The answer must consist of every line in the data below that holds the word "assign".

** Opening Material for this exercise block **

From an optimization exercise on the open Yosys and OpenROAD flow, aimed at small area, a short achievable clock period and few clock cycles; shortcuts taken in it are not production practice.
Function was checked by simulation only, so behaviour that the tests miss may differ from the original.

`flow/design.v`:
```
`default_nettype none
package sram_pkg;
	typedef logic [17:0] sram_addr_t;
	typedef logic [15:0] sram_data_t;
	typedef logic [4:0]  buf_addr_t;    
	typedef logic [31:0] buf_word_t;    
endpackage
`default_nettype wire
`default_nettype none
package idct_pkg;
	typedef logic signed [15:0] sample_t;     
	typedef logic signed [15:0] coeff_t;      
	typedef logic signed [31:0] product_t;
	typedef logic signed [31:0] acc_t;        
	typedef logic [5:0]         coeff_idx_t;  
endpackage
`default_nettype wire
`timescale 1ns/1ps
`default_nettype none
module idct_controller (
	input  logic                 clock,
	input  logic                 resetn,
	input  logic                 start_i,
	input  logic                 fetch_done_i,
	input  logic                 compute_done_i,
	input  sram_pkg::sram_addr_t fetch_addr_i,
	input  sram_pkg::sram_addr_t wr_addr_i,
	input  sram_pkg::sram_data_t wr_data_i,
	input  logic                 wr_valid_i,
	output logic                 fetch_start_o,
	output logic                 compute_start_o,
	output sram_pkg::sram_addr_t sram_address_o,
	output sram_pkg::sram_data_t sram_write_data_o,
	output logic                 sram_we_n_o,
	output logic                 done_o
);
	typedef enum logic [1:0] {ST_IDLE, ST_FETCH, ST_COMPUTE} state_t;
	state_t state;
	always_ff @(posedge clock or negedge resetn) begin
		if (!resetn) begin
			state           <= ST_IDLE;
			fetch_start_o   <= 1'b0;
			compute_start_o <= 1'b0;
			done_o          <= 1'b0;
		end else begin
			fetch_start_o   <= 1'b0;
			compute_start_o <= 1'b0;
			case (state)
				ST_IDLE: begin
					if (start_i) begin
						fetch_start_o <= 1'b1;
						done_o        <= 1'b0;  
						state         <= ST_FETCH;
					end
				end
				ST_FETCH: begin
					if (fetch_done_i) begin
						compute_start_o <= 1'b1;
						state           <= ST_COMPUTE;
					end
				end
				ST_COMPUTE: begin
					if (compute_done_i) begin
						done_o <= 1'b1;
						state  <= ST_IDLE;
					end
				end
				default: state <= ST_IDLE;
			endcase
		end
	end
	assign sram_address_o    = (state == ST_COMPUTE) ? wr_addr_i : fetch_addr_i;
	assign sram_write_data_o = wr_data_i;
	assign sram_we_n_o       = !((state == ST_COMPUTE) && wr_valid_i);
endmodule
`default_nettype wire
`timescale 1ns/1ps
`default_nettype none
module block_fetch (
	input  logic                 clock,
	input  logic                 resetn,
	input  logic                 start_i,
	input  logic [4:0]           block_row_i,
	input  logic [5:0]           block_col_i,
	input  sram_pkg::sram_data_t sram_read_data_i,
	output sram_pkg::sram_addr_t sram_addr_o,
	output sram_pkg::buf_addr_t  buf_addr_o,
	output sram_pkg::buf_word_t  buf_wdata_o,
	output logic                 buf_we_o,
	output logic                 fetch_done_o
);
	logic                     active;
	logic [2:0]               off_i, off_j;
	sram_pkg::sram_addr_t               row_base;    
	logic [2-1:0] vld_pipe;
	logic                     rd_valid;
	logic [5:0]               rd_cnt;      
	sram_pkg::sram_data_t               even_q;
	assign sram_addr_o = row_base + sram_pkg::sram_addr_t'(off_j);
	assign rd_valid    = vld_pipe[2-1];
	always_ff @(posedge clock or negedge resetn) begin
		if (!resetn) begin
			active       <= 1'b0;
			off_i        <= '0;
			off_j        <= '0;
			row_base     <= '0;
			vld_pipe     <= '0;
			rd_cnt       <= '0;
			buf_we_o     <= 1'b0;
			fetch_done_o <= 1'b0;
		end else begin
			vld_pipe     <= {vld_pipe[2-2:0], active};
			buf_we_o     <= rd_valid && rd_cnt[0];
			fetch_done_o <= buf_we_o && (buf_addr_o == 5'd31);
			if (start_i) begin
				active <= 1'b1;
				off_i  <= '0;
				off_j  <= '0;
				rd_cnt <= '0;
				row_base <= sram_pkg::sram_addr_t'(76800)
					+ (sram_pkg::sram_addr_t'(block_row_i) << 11)
					+ (sram_pkg::sram_addr_t'(block_row_i) << 9)
					+ (sram_pkg::sram_addr_t'(block_col_i) << 3);
			end else if (active) begin
				off_j <= off_j + 3'd1;
				if (off_j == 3'(8 - 1)) begin
					off_i    <= off_i + 3'd1;
					row_base <= row_base + sram_pkg::sram_addr_t'(320);  
					if (off_i == 3'(8 - 1))
						active <= 1'b0;
				end
			end
			if (rd_valid)
				rd_cnt <= rd_cnt + 6'd1;
		end
	end
	always_ff @(posedge clock) begin
		if (rd_valid && !rd_cnt[0])
			even_q <= sram_read_data_i;
		if (rd_valid && rd_cnt[0]) begin
			buf_wdata_o <= {even_q, sram_read_data_i};
			buf_addr_o  <= rd_cnt[5:1];
		end
	end
endmodule
`default_nettype wire
`timescale 1ns/1ps
`default_nettype none
module sample_buffer (
	input  logic                clock,
	input  sram_pkg::buf_addr_t addr_a_i,
	input  sram_pkg::buf_word_t wdata_a_i,
	input  logic                we_a_i,
	input  sram_pkg::buf_addr_t addr_b_i,
	output sram_pkg::buf_word_t rdata_a_o,
	output sram_pkg::buf_word_t rdata_b_o
);
	sram_pkg::buf_word_t mem [32];  
	always_ff @(posedge clock) begin
		if (we_a_i)
			mem[addr_a_i] <= wdata_a_i;
		rdata_a_o <= mem[addr_a_i];  
		rdata_b_o <= mem[addr_b_i];
	end
endmodule
`default_nettype wire
`timescale 1ns/1ps
`default_nettype none
module dct_coeff_rom (
	input  idct_pkg::coeff_idx_t idx_i,
	output idct_pkg::coeff_t     coeff_o
);
	logic [2:0] k, j;
	logic [6:0] prod_kj;
	logic [4:0] angle;    
	logic [2:0] fold;
	logic       neg;
	idct_pkg::coeff_t     mag;
	always_comb begin
		k       = idx_i[5:3];
		j       = idx_i[2:0];
		prod_kj = {3'b000, j, 1'b1} * {4'b0000, k};
		angle   = prod_kj[4:0];
		neg     = angle[4] ^ angle[3];
		fold    = angle[3] ? 3'd0 - angle[2:0] : angle[2:0];
		case (fold)
			3'd0:    mag = 16'sd1448;  
			3'd1:    mag = 16'sd2008;
			3'd2:    mag = 16'sd1892;
			3'd3:    mag = 16'sd1702;
			3'd4:    mag = 16'sd1448;
			3'd5:    mag = 16'sd1137;
			3'd6:    mag = 16'sd783;
			default: mag = 16'sd399;
		endcase
		coeff_o = neg ? -mag : mag;
	end
endmodule
`default_nettype wire
`timescale 1ns/1ps
`default_nettype none
module t_compute (
	input  logic                 clock,
	input  logic                 resetn,
	input  logic                 start_i,
	input  sram_pkg::buf_word_t  buf_rdata_a_i,
	input  sram_pkg::buf_word_t  buf_rdata_b_i,
	input  idct_pkg::coeff_t     coeff0_i,
	input  idct_pkg::coeff_t     coeff1_i,
	input  idct_pkg::coeff_t     coeff2_i,
	output sram_pkg::buf_addr_t  buf_addr_a_o,
	output sram_pkg::buf_addr_t  buf_addr_b_o,
	output idct_pkg::coeff_idx_t coeff_idx0_o,
	output idct_pkg::coeff_idx_t coeff_idx1_o,
	output idct_pkg::coeff_idx_t coeff_idx2_o,
	output idct_pkg::acc_t       t_value_o,
	output logic                 t_valid_o,
	output logic                 compute_done_o
);
	logic       running;   
	logic       pend;      
	logic       last_q;
	logic [1:0] ph;
	logic [5:0] ij;        
	logic [2:0] row, col;
	logic [2:0] j_prev;
	idct_pkg::sample_t    s3_q;
	idct_pkg::acc_t       acc;
	idct_pkg::acc_t       psum;
	idct_pkg::sample_t    op_s [3];
	idct_pkg::coeff_t     op_c [3];
	idct_pkg::product_t   prod [3];
	assign row = ij[5:3];
	assign col = ij[2:0];
	always_comb begin
		case (ph)
			2'd0: begin
				op_s[0]      = idct_pkg::sample_t'(buf_rdata_b_i[31:16]);   
				op_s[1]      = idct_pkg::sample_t'(buf_rdata_b_i[15:0]);    
				op_s[2]      = '0;
				coeff_idx0_o = {3'd6, j_prev};
				coeff_idx1_o = {3'd7, j_prev};
				coeff_idx2_o = {3'd0, col};
				buf_addr_a_o = {row, 2'b00};
				buf_addr_b_o = {row, 2'b01};
			end
			2'd1: begin
				op_s[0]      = idct_pkg::sample_t'(buf_rdata_a_i[31:16]);
				op_s[1]      = idct_pkg::sample_t'(buf_rdata_a_i[15:0]);
				op_s[2]      = idct_pkg::sample_t'(buf_rdata_b_i[31:16]);
				coeff_idx0_o = {3'd0, col};
				coeff_idx1_o = {3'd1, col};
				coeff_idx2_o = {3'd2, col};
				buf_addr_a_o = {row, 2'b10};
				buf_addr_b_o = {row, 2'b11};
			end
			default: begin
				op_s[0]      = s3_q;                              
				op_s[1]      = idct_pkg::sample_t'(buf_rdata_a_i[31:16]);
				op_s[2]      = idct_pkg::sample_t'(buf_rdata_a_i[15:0]);
				coeff_idx0_o = {3'd3, col};
				coeff_idx1_o = {3'd4, col};
				coeff_idx2_o = {3'd5, col};
				buf_addr_a_o = {row, 2'b10};   
				buf_addr_b_o = {row, 2'b11};
			end
		endcase
	end
	always_comb begin
		op_c[0] = coeff0_i;
		op_c[1] = coeff1_i;
		op_c[2] = coeff2_i;
		psum    = '0;
		for (int n = 0; n < 3; n++) begin
			prod[n] = idct_pkg::product_t'(op_s[n]) * idct_pkg::product_t'(op_c[n]);
			psum    = psum + idct_pkg::acc_t'(prod[n]);
		end
	end
	always_ff @(posedge clock or negedge resetn) begin
		if (!resetn) begin
			running        <= 1'b0;
			pend           <= 1'b0;
			last_q         <= 1'b0;
			ph             <= '0;
			ij             <= '0;
			t_valid_o      <= 1'b0;
			compute_done_o <= 1'b0;
		end else begin
			t_valid_o      <= 1'b0;
			compute_done_o <= t_valid_o && last_q;
			if (start_i) begin
				running <= 1'b1;
				pend    <= 1'b0;
				ph      <= '0;
				ij      <= '0;
			end else if (running || pend) begin
				ph <= (ph == 2'd2) ? 2'd0 : ph + 2'd1;
				if (ph == 2'd0 && pend) begin
					t_valid_o <= 1'b1;
					pend      <= 1'b0;
					last_q    <= !running;
				end
				if (ph == 2'd2) begin
					pend <= 1'b1;
					ij   <= ij + 6'd1;
					if (ij == 6'd63)
						running <= 1'b0;
				end
			end
		end
	end
	always_ff @(posedge clock) begin
		case (ph)
			2'd0: begin
				if (pend)
					t_value_o <= acc + psum;
			end
			2'd1: begin
				acc  <= psum;
				s3_q <= idct_pkg::sample_t'(buf_rdata_b_i[15:0]);  
			end
			default: begin
				acc    <= acc + psum;
				j_prev <= col;
			end
		endcase
	end
endmodule
`default_nettype wire
`timescale 1ns/1ps
`default_nettype none
module result_writer (
	input  logic                 clock,
	input  logic                 resetn,
	input  logic                 start_i,
	input  idct_pkg::acc_t       t_value_i,
	input  logic                 t_valid_i,
	output sram_pkg::sram_addr_t wr_addr_o,
	output sram_pkg::sram_data_t wr_data_o,
	output logic                 wr_valid_o
);
	idct_pkg::acc_t       scaled;
	sram_pkg::sram_addr_t next_addr;  
	assign scaled = t_value_i >>> 8;  
	always_ff @(posedge clock or negedge resetn) begin
		if (!resetn) begin
			wr_valid_o <= 1'b0;
			wr_addr_o  <= sram_pkg::sram_addr_t'(0);
			next_addr  <= sram_pkg::sram_addr_t'(0);
		end else begin
			wr_valid_o <= t_valid_i;
			if (start_i)
				next_addr <= sram_pkg::sram_addr_t'(0);
			else if (t_valid_i) begin
				wr_addr_o <= next_addr;
				next_addr <= next_addr + 18'd1;
			end
		end
	end
	always_ff @(posedge clock) begin
		if (t_valid_i)
			wr_data_o <= scaled[15:0];  
	end
endmodule
`default_nettype wire
`timescale 1ns/1ps
`default_nettype none
module idct_top (
	input  logic                 clock,
	input  logic                 resetn,
	input  logic                 start_i,
	input  logic [4:0]           block_row_i,
	input  logic [5:0]           block_col_i,
	input  sram_pkg::sram_data_t sram_read_data_i,
	output sram_pkg::sram_addr_t sram_address_o,
	output sram_pkg::sram_data_t sram_write_data_o,
	output logic                 sram_we_n_o,
	output logic                 done_o
);
	logic       fetch_start, compute_start;
	logic       fetch_done, compute_done;
	sram_pkg::sram_addr_t fetch_addr, wr_addr;
	sram_pkg::sram_data_t wr_data;
	logic       wr_valid;
	sram_pkg::buf_addr_t  fetch_buf_addr, comp_addr_a, comp_addr_b, buf_addr_a;
	sram_pkg::buf_word_t  fetch_wdata, rdata_a, rdata_b;
	logic       fetch_we;
	idct_pkg::coeff_idx_t rom_idx [3];
	idct_pkg::coeff_t     rom_coeff [3];
	idct_pkg::acc_t       t_value;
	logic       t_valid;
	idct_controller u_ctrl (
		.clock             (clock),
		.resetn            (resetn),
		.start_i           (start_i),
		.fetch_done_i      (fetch_done),
		.compute_done_i    (compute_done),
		.fetch_addr_i      (fetch_addr),
		.wr_addr_i         (wr_addr),
		.wr_data_i         (wr_data),
		.wr_valid_i        (wr_valid),
		.fetch_start_o     (fetch_start),
		.compute_start_o   (compute_start),
		.sram_address_o    (sram_address_o),
		.sram_write_data_o (sram_write_data_o),
		.sram_we_n_o       (sram_we_n_o),
		.done_o            (done_o)
	);
	block_fetch u_fetch (
		.clock            (clock),
		.resetn           (resetn),
		.start_i          (fetch_start),
		.block_row_i      (block_row_i),
		.block_col_i      (block_col_i),
		.sram_read_data_i (sram_read_data_i),
		.sram_addr_o      (fetch_addr),
		.buf_addr_o       (fetch_buf_addr),
		.buf_wdata_o      (fetch_wdata),
		.buf_we_o         (fetch_we),
		.fetch_done_o     (fetch_done)
	);
	assign buf_addr_a = fetch_we ? fetch_buf_addr : comp_addr_a;
	sample_buffer u_buf (
		.clock     (clock),
		.addr_a_i  (buf_addr_a),
		.wdata_a_i (fetch_wdata),
		.we_a_i    (fetch_we),
		.addr_b_i  (comp_addr_b),
		.rdata_a_o (rdata_a),
		.rdata_b_o (rdata_b)
	);
	for (genvar g = 0; g < 3; g++) begin : g_rom
		dct_coeff_rom u_rom (
			.idx_i   (rom_idx[g]),
			.coeff_o (rom_coeff[g])
		);
	end
	t_compute u_comp (
		.clock          (clock),
		.resetn         (resetn),
		.start_i        (compute_start),
		.buf_rdata_a_i  (rdata_a),
		.buf_rdata_b_i  (rdata_b),
		.coeff0_i       (rom_coeff[0]),
		.coeff1_i       (rom_coeff[1]),
		.coeff2_i       (rom_coeff[2]),
		.buf_addr_a_o   (comp_addr_a),
		.buf_addr_b_o   (comp_addr_b),
		.coeff_idx0_o   (rom_idx[0]),
		.coeff_idx1_o   (rom_idx[1]),
		.coeff_idx2_o   (rom_idx[2]),
		.t_value_o      (t_value),
		.t_valid_o      (t_valid),
		.compute_done_o (compute_done)
	);
	result_writer u_wr (
		.clock      (clock),
		.resetn     (resetn),
		.start_i    (compute_start),
		.t_value_i  (t_value),
		.t_valid_i  (t_valid),
		.wr_addr_o  (wr_addr),
		.wr_data_o  (wr_data),
		.wr_valid_o (wr_valid)
	);
endmodule
`default_nettype wire
```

** Closing Material for this exercise block **

Problem solution →
	assign sram_address_o    = (state == ST_COMPUTE) ? wr_addr_i : fetch_addr_i;
	assign sram_write_data_o = wr_data_i;
	assign sram_we_n_o       = !((state == ST_COMPUTE) && wr_valid_i);
	assign sram_addr_o = row_base + sram_pkg::sram_addr_t'(off_j);
	assign rd_valid    = vld_pipe[2-1];
	assign row = ij[5:3];
	assign col = ij[2:0];
	assign scaled = t_value_i >>> 8;  
	assign buf_addr_a = fetch_we ? fetch_buf_addr : comp_addr_a;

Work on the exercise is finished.